[Assignment]:
Among the lines below, copy exactly those from the one with "max | dig[54] | 0.19 | 30" through the one with "gates resized for setup | 3 | 24", counting both ends.

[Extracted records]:
---+---
--- config.mk ---
export PLATFORM = sky130hd
export DESIGN_NAME = alu16_muldiv
export DESIGN_NICKNAME = d
export VERILOG_FILES = /design/src/rtl/alu16_muldiv.sv
export SDC_FILE = /design/constraint.sdc
export NUM_CORES = 2
export LEC_CHECK = 0
export CORE_UTILIZATION = 40
export DETAILED_ROUTE_END_ITERATION = 6
export GPL_TIMING_DRIVEN = 0
export PLACE_DENSITY_LB_ADDON = 0.3
export SLEW_MARGIN = 40
export SYNTH_ARGS = -nofsm -noshare
export SYNTH_HDL_FRONTEND = slang
export SYNTH_SLANG_ARGS = --single-unit
--- constraint.sdc ---
create_clock -name clk -period 38.7 [get_ports clk]
set_clock_uncertainty 0.1 [all_clocks]
set_input_delay 3.87 -clock clk [delete_from_list [all_inputs] [get_ports clk]]
set_output_delay 3.87 -clock clk [all_outputs]
set_load 0.05 [all_outputs]
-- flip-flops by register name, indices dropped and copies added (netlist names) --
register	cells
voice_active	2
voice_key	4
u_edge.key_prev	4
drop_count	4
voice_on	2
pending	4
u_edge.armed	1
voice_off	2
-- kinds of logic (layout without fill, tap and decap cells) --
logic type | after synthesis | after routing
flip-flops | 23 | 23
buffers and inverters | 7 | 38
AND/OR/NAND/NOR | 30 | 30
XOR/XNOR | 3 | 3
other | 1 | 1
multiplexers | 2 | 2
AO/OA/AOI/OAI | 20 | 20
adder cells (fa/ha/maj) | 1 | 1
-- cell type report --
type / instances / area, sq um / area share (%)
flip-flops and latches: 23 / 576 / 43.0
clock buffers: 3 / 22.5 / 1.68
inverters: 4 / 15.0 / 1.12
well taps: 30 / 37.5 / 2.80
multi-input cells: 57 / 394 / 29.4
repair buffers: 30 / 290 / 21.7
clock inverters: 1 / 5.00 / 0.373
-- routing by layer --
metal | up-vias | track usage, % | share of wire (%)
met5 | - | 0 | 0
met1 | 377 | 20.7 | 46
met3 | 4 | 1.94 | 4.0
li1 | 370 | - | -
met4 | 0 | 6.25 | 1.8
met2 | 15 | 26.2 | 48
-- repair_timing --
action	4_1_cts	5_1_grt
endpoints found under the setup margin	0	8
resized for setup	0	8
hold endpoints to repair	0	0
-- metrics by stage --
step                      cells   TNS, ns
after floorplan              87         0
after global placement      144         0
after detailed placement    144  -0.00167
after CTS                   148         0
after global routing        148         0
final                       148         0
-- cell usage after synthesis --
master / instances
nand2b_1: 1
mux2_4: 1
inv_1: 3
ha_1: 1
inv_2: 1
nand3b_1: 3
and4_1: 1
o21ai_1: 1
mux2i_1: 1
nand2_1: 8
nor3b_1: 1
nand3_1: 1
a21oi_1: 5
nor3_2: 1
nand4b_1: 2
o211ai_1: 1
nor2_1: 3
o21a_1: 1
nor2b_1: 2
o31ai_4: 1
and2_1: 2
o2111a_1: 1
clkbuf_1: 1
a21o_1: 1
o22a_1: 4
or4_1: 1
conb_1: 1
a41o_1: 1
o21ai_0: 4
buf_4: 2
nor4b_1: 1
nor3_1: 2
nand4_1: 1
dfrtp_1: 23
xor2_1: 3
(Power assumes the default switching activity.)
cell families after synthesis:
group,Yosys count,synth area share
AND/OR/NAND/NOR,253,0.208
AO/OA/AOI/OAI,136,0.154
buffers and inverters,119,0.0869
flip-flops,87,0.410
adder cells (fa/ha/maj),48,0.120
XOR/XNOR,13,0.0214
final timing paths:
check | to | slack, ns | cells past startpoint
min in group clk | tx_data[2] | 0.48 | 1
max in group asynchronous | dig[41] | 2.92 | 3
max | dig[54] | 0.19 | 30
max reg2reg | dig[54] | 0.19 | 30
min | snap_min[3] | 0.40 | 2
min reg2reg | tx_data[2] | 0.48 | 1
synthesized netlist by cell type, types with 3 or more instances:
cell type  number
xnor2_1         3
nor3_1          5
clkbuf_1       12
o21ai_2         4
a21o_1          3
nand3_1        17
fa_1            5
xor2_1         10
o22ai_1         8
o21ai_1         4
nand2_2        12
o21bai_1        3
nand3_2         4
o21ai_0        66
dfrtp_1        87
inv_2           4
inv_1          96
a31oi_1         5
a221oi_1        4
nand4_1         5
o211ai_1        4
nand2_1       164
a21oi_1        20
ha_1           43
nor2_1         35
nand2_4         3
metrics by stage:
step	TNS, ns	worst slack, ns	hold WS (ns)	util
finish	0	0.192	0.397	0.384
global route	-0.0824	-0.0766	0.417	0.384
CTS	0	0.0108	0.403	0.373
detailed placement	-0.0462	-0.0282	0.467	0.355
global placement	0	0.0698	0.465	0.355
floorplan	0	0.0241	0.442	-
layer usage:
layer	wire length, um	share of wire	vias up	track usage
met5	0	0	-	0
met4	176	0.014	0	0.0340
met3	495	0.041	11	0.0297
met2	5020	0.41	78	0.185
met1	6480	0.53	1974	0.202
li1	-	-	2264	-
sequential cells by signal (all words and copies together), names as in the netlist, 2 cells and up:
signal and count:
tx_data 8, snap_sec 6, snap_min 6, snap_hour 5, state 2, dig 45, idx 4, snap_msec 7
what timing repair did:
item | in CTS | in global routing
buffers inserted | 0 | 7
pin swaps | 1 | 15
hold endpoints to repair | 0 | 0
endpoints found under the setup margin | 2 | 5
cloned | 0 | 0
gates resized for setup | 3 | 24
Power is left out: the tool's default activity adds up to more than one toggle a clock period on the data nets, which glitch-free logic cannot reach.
**src/rtl/vga_timing_pkg.sv**
```systemverilog
// Shared 640x480@60 timing constants and video bus widths.
// Also imported by the pixel generator for the active-area size.
package vga_timing_pkg;

   localparam int unsigned RgbW   = 24;  // RGB888
   localparam int unsigned CoordW = 10;  // counters and coordinates; totals must stay <= 1024

   localparam int unsigned DefHSync  = 96;
   localparam int unsigned DefHBack  = 48;
   localparam int unsigned DefHDisp  = 640;
   localparam int unsigned DefHFront = 16;
   localparam int unsigned DefHTotal = DefHSync + DefHBack + DefHDisp + DefHFront;

   localparam int unsigned DefVSync  = 2;
   localparam int unsigned DefVBack  = 33;
   localparam int unsigned DefVDisp  = 480;
   localparam int unsigned DefVFront = 10;
   localparam int unsigned DefVTotal = DefVSync + DefVBack + DefVDisp + DefVFront;

   localparam bit DefSyncPol = 1'b0;  // active-low syncs

endpackage

```
**src/rtl/vga_driver.sv**
```systemverilog
// VGA timing generator: line/frame counters, sync/DE decode, one-clock-early
// pixel coordinate requests and DE gating of the returned pixel data.
module vga_driver
   import vga_timing_pkg::*;
#(
   parameter int unsigned H_SYNC   = DefHSync,
   parameter int unsigned H_BACK   = DefHBack,
   parameter int unsigned H_DISP   = DefHDisp,
   parameter int unsigned H_FRONT  = DefHFront,
   parameter int unsigned H_TOTAL  = DefHTotal,
   parameter int unsigned V_SYNC   = DefVSync,
   parameter int unsigned V_BACK   = DefVBack,
   parameter int unsigned V_DISP   = DefVDisp,
   parameter int unsigned V_FRONT  = DefVFront,
   parameter int unsigned V_TOTAL  = DefVTotal,
   parameter bit          SYNC_POL = DefSyncPol
) (
   input  logic              vga_clk,
   input  logic              sys_rst_n,
   input  logic [RgbW-1:0]   pixel_data,
   output logic [CoordW-1:0] pixel_xpos,
   output logic [CoordW-1:0] pixel_ypos,
   output logic              vga_hs,
   output logic              vga_vs,
   output logic              vga_de,
   output logic [RgbW-1:0]   vga_rgb
);

   // Window bounds, all half-open [start, end), pre-sized to the counter width.
   localparam logic [CoordW-1:0] HLast     = CoordW'(H_TOTAL - 1);
   localparam logic [CoordW-1:0] VLast     = CoordW'(V_TOTAL - 1);
   localparam logic [CoordW-1:0] HSyncEnd  = CoordW'(H_SYNC);
   localparam logic [CoordW-1:0] VSyncEnd  = CoordW'(V_SYNC);
   localparam logic [CoordW-1:0] HActStart = CoordW'(H_SYNC + H_BACK);
   localparam logic [CoordW-1:0] HActEnd   = CoordW'(H_SYNC + H_BACK + H_DISP);
   // Requests lead the visible pixel by one clock to cover the generator's register.
   localparam logic [CoordW-1:0] HReqStart = CoordW'(H_SYNC + H_BACK - 1);
   localparam logic [CoordW-1:0] HReqEnd   = CoordW'(H_SYNC + H_BACK + H_DISP - 1);
   localparam logic [CoordW-1:0] VActStart = CoordW'(V_SYNC + V_BACK);
   localparam logic [CoordW-1:0] VActEnd   = CoordW'(V_SYNC + V_BACK + V_DISP);

   logic [CoordW-1:0] cnt_h_q, cnt_h_d;
   logic [CoordW-1:0] cnt_v_q, cnt_v_d;
   logic              h_act, v_act, data_req;

   // Next-state: column counter every clock, row counter at end of each line.
   always_comb begin
      cnt_h_d = cnt_h_q + 1'b1;
      cnt_v_d = cnt_v_q;
      if (cnt_h_q == HLast) begin
         cnt_h_d = '0;
         cnt_v_d = (cnt_v_q == VLast) ? '0 : cnt_v_q + 1'b1;
      end
   end

   // Counter registers with synchronous active-low reset.
   always_ff @(posedge vga_clk) begin
      if (!sys_rst_n) begin
         cnt_h_q <= '0;
         cnt_v_q <= '0;
      end else begin
         cnt_h_q <= cnt_h_d;
         cnt_v_q <= cnt_v_d;
      end
   end

   // Output decode straight from the counters; no output registers.
   always_comb begin
      h_act    = (cnt_h_q >= HActStart) && (cnt_h_q < HActEnd);
      v_act    = (cnt_v_q >= VActStart) && (cnt_v_q < VActEnd);
      data_req = (cnt_h_q >= HReqStart) && (cnt_h_q < HReqEnd) && v_act;

      vga_hs = (cnt_h_q < HSyncEnd) ? SYNC_POL : ~SYNC_POL;
      vga_vs = (cnt_v_q < VSyncEnd) ? SYNC_POL : ~SYNC_POL;
      vga_de = h_act && v_act;

      pixel_xpos = data_req ? cnt_h_q - HReqStart : '0;
      pixel_ypos = data_req ? cnt_v_q - VActStart : '0;
      vga_rgb    = vga_de ? pixel_data : '0;
   end

endmodule

```
**config.mk**
```make
export PLATFORM = sky130hd
export DESIGN_NAME = vga_driver
export DESIGN_NICKNAME = d
export VERILOG_FILES = /design/src/rtl/vga_timing_pkg.sv /design/src/rtl/vga_driver.sv
export SDC_FILE = /design/constraint.sdc
export NUM_CORES = 1
export LEC_CHECK = 0
export ABC_CLOCK_PERIOD_IN_PS = 5500
export CORE_MARGIN = 10
export CORE_UTILIZATION = 40
export DETAILED_ROUTE_END_ITERATION = 8
export PLACE_DENSITY = 0.77
export SLEW_MARGIN = 25
export SYNTH_ARGS = -nofsm -noshare
export SYNTH_HDL_FRONTEND = slang
export SYNTH_SLANG_ARGS = --single-unit
```
**constraint.sdc**
```tcl
create_clock -name vga_clk -period 5.5 [get_ports vga_clk]
set_input_delay 1.1 -clock vga_clk [delete_from_list [all_inputs] [get_ports vga_clk]]
set_output_delay 1.1 -clock vga_clk [all_outputs]
set_load 0.005 [all_outputs]
```
Word-level counts from Yosys, hierarchy flattened
Cells that the tools add are included.
{ "classes": {"magnitude_cmp": 8, "n_div": 0, "n_reduce_logical": 6, "bitwise": 1, "n_eq_ne": 2, "mux": 6, "n_addsub": 4, "n_mul": 0, "n_shift": 0} }
{ "ops": {"columns": ["operator", "count"], "rows": [
  ["10-bit less-than comparator (second input constant)", 3],
  ["10-bit 2-to-1 mux", 3],
  ["24-bit 2-to-1 mux", 1],
  ["10-bit by 1-bit adder with 10-bit output (second input constant)", 2],
  ["10-bit equality test (second input constant)", 2],
  ["10-bit by 8-bit >= comparator with 1-bit output (second input constant)", 2],
  ["10-bit by 6-bit >= comparator with 1-bit output (second input constant)", 1],
  ["10-bit by 2-bit less-than comparator with 1-bit output (second input constant)", 1],
  ["10-bit by 7-bit less-than comparator with 1-bit output (second input constant)", 1],
  ["10-bit by 6-bit subtractor with 10-bit output (second input constant)", 1],
  ["10-bit by 8-bit subtractor with 10-bit output (second input constant)", 1],
  ["1-bit logical AND", 5],
  ["1-bit 2-to-1 mux", 2],
  ["2-bit OR reduction", 1],
  ["1-bit inverter", 1]
]} }
{ "totals": {"input_bits": 26, "elab_cells": 29, "latchBits": 0, "output_inout_bits": 47, "memories": 0, "mem_bits_rw": 0, "ff_bits": 20, "rom_bits": 0} }

Longest topological paths before layout
Gate-level depths: netlist of run 1.
{ "logic_depth": {"ltp_word": 4, "depth_mapped": 7, "depth_no_buf": 6} }

Worst setup path before layout of run 1
Ideal clock, no wire load.
{ "synth_path": {"path_kind": "register to output", "start": "reg cnt_v_q[1]", "end": "out vga_rgb[14]", "path_stages_with_launch": 8, "arrival_ps": 1848, "n_path_buf": 2, "setup_slack_ps": 2552, "path_cell_list": "dfxtp_1 -> ha_1 -> clkbuf_1 -> o41ai_1 -> a21o_1 -> a221oi_2 -> buf_4 -> and2_1"} }
{ "synth_via": {"elab_chain_len": 4, "word_cells_on_any_way": 5} }
{ "synth_rtl": {"columns": ["element", "line", "rtl"], "rows": [
  ["start, declared", "vga_driver.sv:43", "logic [CoordW-1:0] cnt_v_q, cnt_v_d;"],
  ["start signal, assigned", "vga_driver.sv:63", "cnt_v_q <= cnt_v_d;"],
  ["10-bit by 6-bit >= comparator with 1-bit output / 10-bit less-than comparator (equally long branches)", "vga_driver.sv:70", "v_act = (cnt_v_q >= VActStart) && (cnt_v_q < VActEnd);"],
  ["1-bit logical AND *", "vga_driver.sv:70", null],
  ["1-bit logical AND *", "vga_driver.sv:75", "vga_de = h_act && v_act;"],
  ["named net vga_de", "vga_driver.sv:25", "output logic vga_de,"],
  ["24-bit 2-to-1 mux *", "vga_driver.sv:79", "vga_rgb = vga_de ? pixel_data : '0;"],
  ["end, declared", "vga_driver.sv:26", "output logic [RgbW-1:0] vga_rgb"]
]} }
Mark *: on every way through the listed nets, which the timed path passes. The rest lies on a longest branch.

Final worst setup path of run 1
{ "layout_path": {"start": "reg cnt_v_q[0]", "end": "out vga_rgb[5]"} }
{ "layout_via": {"elab_chain_len": 4, "word_cells_on_any_way": 5} }
{ "layout_rtl": {"columns": ["element", "line"], "rows": [
  ["10-bit by 6-bit >= comparator with 1-bit output / 10-bit less-than comparator (equally long branches)", "vga_driver.sv:70"],
  ["1-bit logical AND *", "vga_driver.sv:70"],
  ["1-bit logical AND *", "vga_driver.sv:75"],
  ["24-bit 2-to-1 mux *", "vga_driver.sv:79"]
]} }
Every way passes the cells marked *; elsewhere a longest branch is shown, timed or not.

==> results of run 1 <==
registers in the layout, indices dropped and copies added (netlist names):
register and count:
cnt_v_q 10, cnt_h_q 10
layer usage:
layer | vias up | share of wire, % | GRT usage (%)
li1 | 864 | - | -
met1 | 810 | 47 | 17.44
met2 | 88 | 42 | 21.39
met3 | 4 | 9.8 | 4.980
met4 | 0 | 0.70 | 3.196
met5 | - | 0 | 0
power breakdown:
group	leakage [nW]	switching (mW)	internal [mW]
Clock	0.0288	0.0487	0.0637
Combinational	0.667	0.00704	0.0176
Sequential	0.162	0.00228	0.147
cell type report:
class                   instances  area [µm²]
fillers                       405        1602
multi-input cells             169        1101
flip-flops and latches         20       400.4
well taps                      50       62.56
repair buffers                 72       720.7
clock buffers                   4       55.05
inverters                       8       30.03
worst paths after layout:
kind / end / slack (ns) / cells after the start
min: cnt_h_q[0] / 0.49 / 1
min reg2reg: cnt_h_q[0] / 0.49 / 1
max reg2reg: cnt_v_q[9] / 3.37 / 5
max: vga_rgb[5] / 1.43 / 6
Yosys cell counts, types with 2 or more instances:
cell and number:
o21ai_0 5, xnor2_1 14, nor3_1 23, dfxtp_1 20, buf_1 3, and2_1 26, and3_1 4, buf_4 3
inv_1 8, a21boi_0 3, buf_2 9, or4_1 2, a21oi_1 8, nor4_1 7, nor2_1 17, a2111o_1 2
nand3_1 13, ha_1 4, or3_1 5, xor2_1 6, o31ai_1 2, a211oi_1 2, nand4_1 2, a21o_1 3
clkbuf_1 4, nand2_1 9
metrics by stage:
| step | cells | util [%] | total power [mW] |
|---|---|---|---|
| floorplan | 217 | - | 0.1574 |
| global placement | 319 | 58.00 | 0.1767 |
| detailed placement | 319 | 58.00 | 0.1772 |
| CTS | 323 | 59.39 | 0.2891 |
| global route | 323 | 59.67 | 0.2987 |
| finish | 323 | 59.67 | 0.2859 |
kinds of logic after synthesis:
family                     share of synthesized area (%)
DFF                                                24.63
and+or+nand+nor                                    40.42
buffers and inverters                              8.313
AOI/OAI and AO/OA                                  12.78
adders and majority gates                          3.079
xor gates and xnor gates                           10.78
==> impl_metrics.json, run 1 <==
{
  "status": "finished, final reports clean",
  "start_util_pct": 40.93,
  "clkTransAtPathRegs_ns": 0.07,
  "design_area_um2": 2370,
  "pre_cts_ws_ns": 1.429,
  "slew_headroom_pct": 51.85,
  "yosys-top-cells-area": "dfxtp_1 25%, and2_1 10%, xnor2_1 7.5%",
  "synth_area_um2": 1625,
  "r2r_start": "cnt_h_q[0]",
  "start_kind": "flop",
  "die_y_um": 83.75,
  "timing.hold.ws_ns": 0.4905,
  "place.gp.congestion": 0.8106,
  "finalCriticalPeriod_ns": 4.066,
  "finalSetupTns_ns": 0,
  "ios": 73,
  "synth_nets": 247,
  "dr.pass1.iters": 4,
  "critPathArrivalTime_ns": 2.97,
  "post_cts_buffers": 0,
  "cap_viol_max_count": 0,
  "grt.total_usage_pct": 13.72,
  "worst_pin_slew_ns": 0.7223,
  "drive_gt1_share_pct": 3.297,
  "yosysSeqAreaShare_pct": 24.63,
  "die_area_um2": 7013,
  "finalMaxSlewViolations": 0,
  "drc_errors": 0,
  "fp-row-count": 23,
  "setup-violations-final": 0,
  "synth_warnings": 0,
  "antenna_found_initial": 0,
  "synth-async-reset-ratio_pct": 0,
  "ys.flop_type": "dfxtp_1",
  "insertion_delay_ns": 0.26,
  "netlist.area_leader.share_pct": 24.63,
  "postSynthRegisterBits": 20,
  "crit_path_start": "cnt_v_q[0]",
  "synth_edf_count": 0,
  "fmax_mhz": 245.9,
  "syn_area_per_cell_um2": 7.490,
  "grt_max_degree": 26,
  "grt_pass1_wl_mm": 8.273,
  "slowest_delay_ns": 0.68,
  "vias_per_cell": 5.467,
  "finalClockSkew_ns": 0.001753,
  "min_from": "cnt_h_q[0]",
  "power.leakage_nw": 0.8578,
  "cp_max_fo": 25,
  "cp_cell_sequence": "ha_1 > o41ai_1 > a21o_1 > a221oi_4 > and2_1 > clkdlybuf4s50_1",
  "post_drt_wl_per_cell_um": 15.46,
  "final_nets": 304,
  "layout_worst_path_cycle_share_pct": 73.93,
  "drt_iter0_markers": 75,
  "clkSinkCount": 20,
  "mostFrequentLayoutCells": "72 x clkdlybuf4s50_1, 26 x and2_1, 23 x nor3_1",
  "powerDensity_nw_per_um2": 120.6,
  "grt_pass1_vias": 1613,
  "overflow": 0,
  "critical_path_class": "flop to output pin",
  "hold_path.class": "flop to flop",
  "synth_cell_types": 39,
  "layout_commonest_cell": "clkdlybuf4s50_1",
  "cts.repair.resized": 0,
  "yosysTopAreaCell": "dfxtp_1",
  "insertedDiodeCount": 0,
  "path_delay_family": "compound AO/OA/AOI/OAI gates",
  "postCtsHoldBufs": 0,
  "core_um2": 3971,
  "cts_root_buf": "clkbuf_8",
  "cts_tree": "built",
  "area_growth_pct": 45.80,
  "wirelength_mm": 4.995,
  "cts_htree_levels": 1,
  "cp_slowest_cell": "a221oi_4",
  "port_buffers": 72,
  "peakVddDrop_v": 0.0001122,
  "cts_buffers": 3,
  "cp-end-kind": "output pin",
  "die-width_um": 83.75,
  "finalHoldViolations": 0,
  "critPathBufInv": 1,
  "crit_required_ns": 4.40,
  "synthCells": 217,
  "rsz0062_at_grt": "false",
  "place_area_um2": 2303,
  "cts_buffer_depth": 2,
  "ant_nets": 0,
  "vias": 1766,
  "setup_slack_ns": 1.434,
  "post-dp-hpwl_mm": 3.937
}
Note: power is estimated with default switching activity, not from simulation.
==> inputs of run 2 (changes only) <==
--- a/config.mk
+++ b/config.mk
@@ -5,9 +5,9 @@
 export SDC_FILE = /design/constraint.sdc
 export NUM_CORES = 1
 export LEC_CHECK = 0
-export ABC_CLOCK_PERIOD_IN_PS = 5500
+export ABC_CLOCK_PERIOD_IN_PS = 3300
 export CORE_MARGIN = 10
-export CORE_UTILIZATION = 40
+export CORE_UTILIZATION = 38
 export DETAILED_ROUTE_END_ITERATION = 8
 export PLACE_DENSITY = 0.77
 export SLEW_MARGIN = 25
==> constraint.sdc (replaced) <==
create_clock -name vga_clk -period 3.3 [get_ports vga_clk]
set_input_delay 0.66 -clock vga_clk [delete_from_list [all_inputs] [get_ports vga_clk]]
set_output_delay 0.66 -clock vga_clk [all_outputs]
set_load 0.005 [all_outputs]
==> run 2 against run 1 <==
Net effect:
- clock skew rose by 0.00084 ns
- register-to-register slack got worse by 2.2 ns
- combinational power rose by 65%
- global-route usage fell by 0.31 points
- critical path type unchanged
- hold slack improved by 0.019 ns
- largest power group unchanged
- utilization rose by 1.8 points
- clock power rose by 44%
- routed wire length rose by 4.4%
- die area rose by 4.0%
==> impl_metrics.json, run 2 (synthesis results as in run 1) <==
{
  "pwr-share-seq_pct": 55.2,
  "peakVddDrop_v": 0.0001610,
  "crit_required_ns": 2.64,
  "cap_viol_max_count": 0,
  "critical_path_class": "flop to output pin",
  "grt_max_degree": 26,
  "finalClockSkew_ns": 0.002589,
  "ios": 73,
  "vias_per_cell": 5.259,
  "cp_slowest_cell": "clkdlybuf4s50_1",
  "die_area_um2": 7293,
  "pwr-share-comb_pct": 9.1,
  "grt.total_usage_pct": 13.41,
  "finalMaxSlewViolations": 0,
  "drive_gt1_share_pct": 9.790,
  "post_drt_wl_per_cell_um": 15.52,
  "area_growth_pct": 53.58,
  "die-width_um": 85.40,
  "antenna_found_initial": 0,
  "cts_tree": "built",
  "grt_pass1_wl_mm": 8.362,
  "swShare_pct": 21.08,
  "fp-row-count": 23,
  "place.gp.congestion": 0.7949,
  "clkTransAtPathRegs_ns": 0.07,
  "critPathBufInv": 2,
  "critPathArrivalTime_ns": 2.52,
  "place_area_um2": 2394,
  "port_buffers": 72,
  "final_nets": 318,
  "clkSinkCount": 20,
  "ant_nets": 0,
  "layout_worst_path_cycle_share_pct": 96.31,
  "start_util_pct": 40.06,
  "setup-violations-final": 0,
  "post-dp-hpwl_mm": 4.044,
  "drt_iter0_markers": 118,
  "start_kind": "flop",
  "slew_headroom_pct": 56.29,
  "r2r_start": "cnt_h_q[0]",
  "fillers": 368,
  "drc_errors": 0,
  "wirelength_mm": 5.215,
  "finalCriticalPeriod_ns": 3.178,
  "top_regs": "cnt_h_q (10), cnt_v_q (10)",
  "cts_root_buf": "clkbuf_8",
  "cp_cell_sequence": "ha_1 > nor4_2 > nand3_1 > a21o_4 > buf_4 > nor3_1 > clkdlybuf4s50_1",
  "cts_buffers": 3,
  "p_switching_mw": 0.09487,
  "cp_max_fo": 13,
  "worst_pin_slew_ns": 0.6513,
  "insertedDiodeCount": 0,
  "fmax_mhz": 314.6,
  "powerDensity_nw_per_um2": 180.3,
  "cts_htree_levels": 1,
  "insertion_delay_ns": 0.26,
  "status": "finished, final reports clean",
  "finalHoldViolations": 0,
  "layout_commonest_cell": "clkdlybuf4s50_1",
  "min_from": "cnt_h_q[0]",
  "crit_path_start": "cnt_v_q[0]",
  "slowest_delay_ns": 0.55,
  "design_area_um2": 2496,
  "pre_cts_ws_ns": 0.1975,
  "overflow": 0,
  "vias": 1767,
  "mostFrequentLayoutCells": "72 x clkdlybuf4s50_1, 26 x and2_1, 23 x nor3_1",
  "die_y_um": 85.40,
  "core_um2": 4058,
  "cts_buffer_depth": 2,
  "grt_pass1_vias": 1719,
  "hold_path.class": "flop to flop",
  "cp-end-kind": "output pin",
  "setup_slack_ns": 0.1218,
  "p_int_mw": 0.3551,
  "dr.pass1.iters": 4,
  "power.leakage_nw": 0.8916,
  "clkPwrFrac_pct": 35.8,
  "path_delay_family": "buffers and inverters"
}
[run 2: layout make-up]
cell class | count | area [µm²] | share of cell area (%)
tap | 50 | 62.56 | 2.506
sequential | 20 | 400.4 | 16.04
multi-input combinational | 169 | 1136 | 45.51
clock buffer | 3 | 41.29 | 1.654
inverter | 8 | 30.03 | 1.203
timing repair buffer | 86 | 825.8 | 33.08
[run 2: worst paths after layout]
check / depth (start not counted) / end / slack (ns)
setup / recovery: 7 / pixel_xpos[8] / 0.12
hold / removal: 1 / cnt_h_q[0] / 0.51
setup reg to reg: 5 / cnt_v_q[3] / 1.14
hold reg to reg: 1 / cnt_h_q[0] / 0.51
[run 2: per-layer routing]
metal / GRT usage [%] / share of wire (%) / wire [µm]
met1: 17.78 / 48 / 2503
met2: 19.28 / 40 / 2072
met3: 5.163 / 11 / 588
met4: 4.341 / 0.98 / 51
met5: 0 / 0 / 0
[run 2: what timing repair did]
item,4_1_cts,5_1_grt
buffers inserted,0,2
setup endpoints to repair,6,37
resized for setup,2,7
hold buffers,0,0
gates cloned,0,0
pin swaps,0,1
[run 2: power by group through the flow]
stage          combinational (mW)  clock [mW]  sequential, mW
2_1_floorplan             0.00936           0           0.253
3_3_place_gp               0.0400           0           0.254
3_5_place_dp               0.0408           0           0.254
4_1_cts                    0.0408       0.165           0.248
5_1_grt                    0.0451       0.171           0.249
6_report                   0.0408       0.161           0.248
[run 2: worst register-to-register path, delay by kind of cell, from the launching register on]
family,cells,cell delay [ns]
AO/OA/AOI/OAI,1,0.56
AND/OR/NAND/NOR,3,0.79
adder cells (fa/ha/maj),1,0.25
flip-flops,1,0.42
[run 2: through the flow]
step	hold slack (ns)	total power [mW]	util [%]	instances	setup TNS, ns
2_1_floorplan	0.4492	0.2623	-	217	0
3_3_place_gp	0.4813	0.2937	58.99	331	0
3_5_place_dp	0.4891	0.2946	58.99	331	0
4_1_cts	0.5064	0.4539	60.07	334	0
5_1_grt	0.5209	0.4653	61.52	336	-0.008428
6_report	0.5090	0.4500	61.52	336	0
---+---
[The completed task]:
max | dig[54] | 0.19 | 30
max reg2reg | dig[54] | 0.19 | 30
min | snap_min[3] | 0.40 | 2
min reg2reg | tx_data[2] | 0.48 | 1
synthesized netlist by cell type, types with 3 or more instances:
cell type  number
xnor2_1         3
nor3_1          5
clkbuf_1       12
o21ai_2         4
a21o_1          3
nand3_1        17
fa_1            5
xor2_1         10
o22ai_1         8
o21ai_1         4
nand2_2        12
o21bai_1        3
nand3_2         4
o21ai_0        66
dfrtp_1        87
inv_2           4
inv_1          96
a31oi_1         5
a221oi_1        4
nand4_1         5
o211ai_1        4
nand2_1       164
a21oi_1        20
ha_1           43
nor2_1         35
nand2_4         3
metrics by stage:
step	TNS, ns	worst slack, ns	hold WS (ns)	util
finish	0	0.192	0.397	0.384
global route	-0.0824	-0.0766	0.417	0.384
CTS	0	0.0108	0.403	0.373
detailed placement	-0.0462	-0.0282	0.467	0.355
global placement	0	0.0698	0.465	0.355
floorplan	0	0.0241	0.442	-
layer usage:
layer	wire length, um	share of wire	vias up	track usage
met5	0	0	-	0
met4	176	0.014	0	0.0340
met3	495	0.041	11	0.0297
met2	5020	0.41	78	0.185
met1	6480	0.53	1974	0.202
li1	-	-	2264	-
sequential cells by signal (all words and copies together), names as in the netlist, 2 cells and up:
signal and count:
tx_data 8, snap_sec 6, snap_min 6, snap_hour 5, state 2, dig 45, idx 4, snap_msec 7
what timing repair did:
item | in CTS | in global routing
buffers inserted | 0 | 7
pin swaps | 1 | 15
hold endpoints to repair | 0 | 0
endpoints found under the setup margin | 2 | 5
cloned | 0 | 0
gates resized for setup | 3 | 24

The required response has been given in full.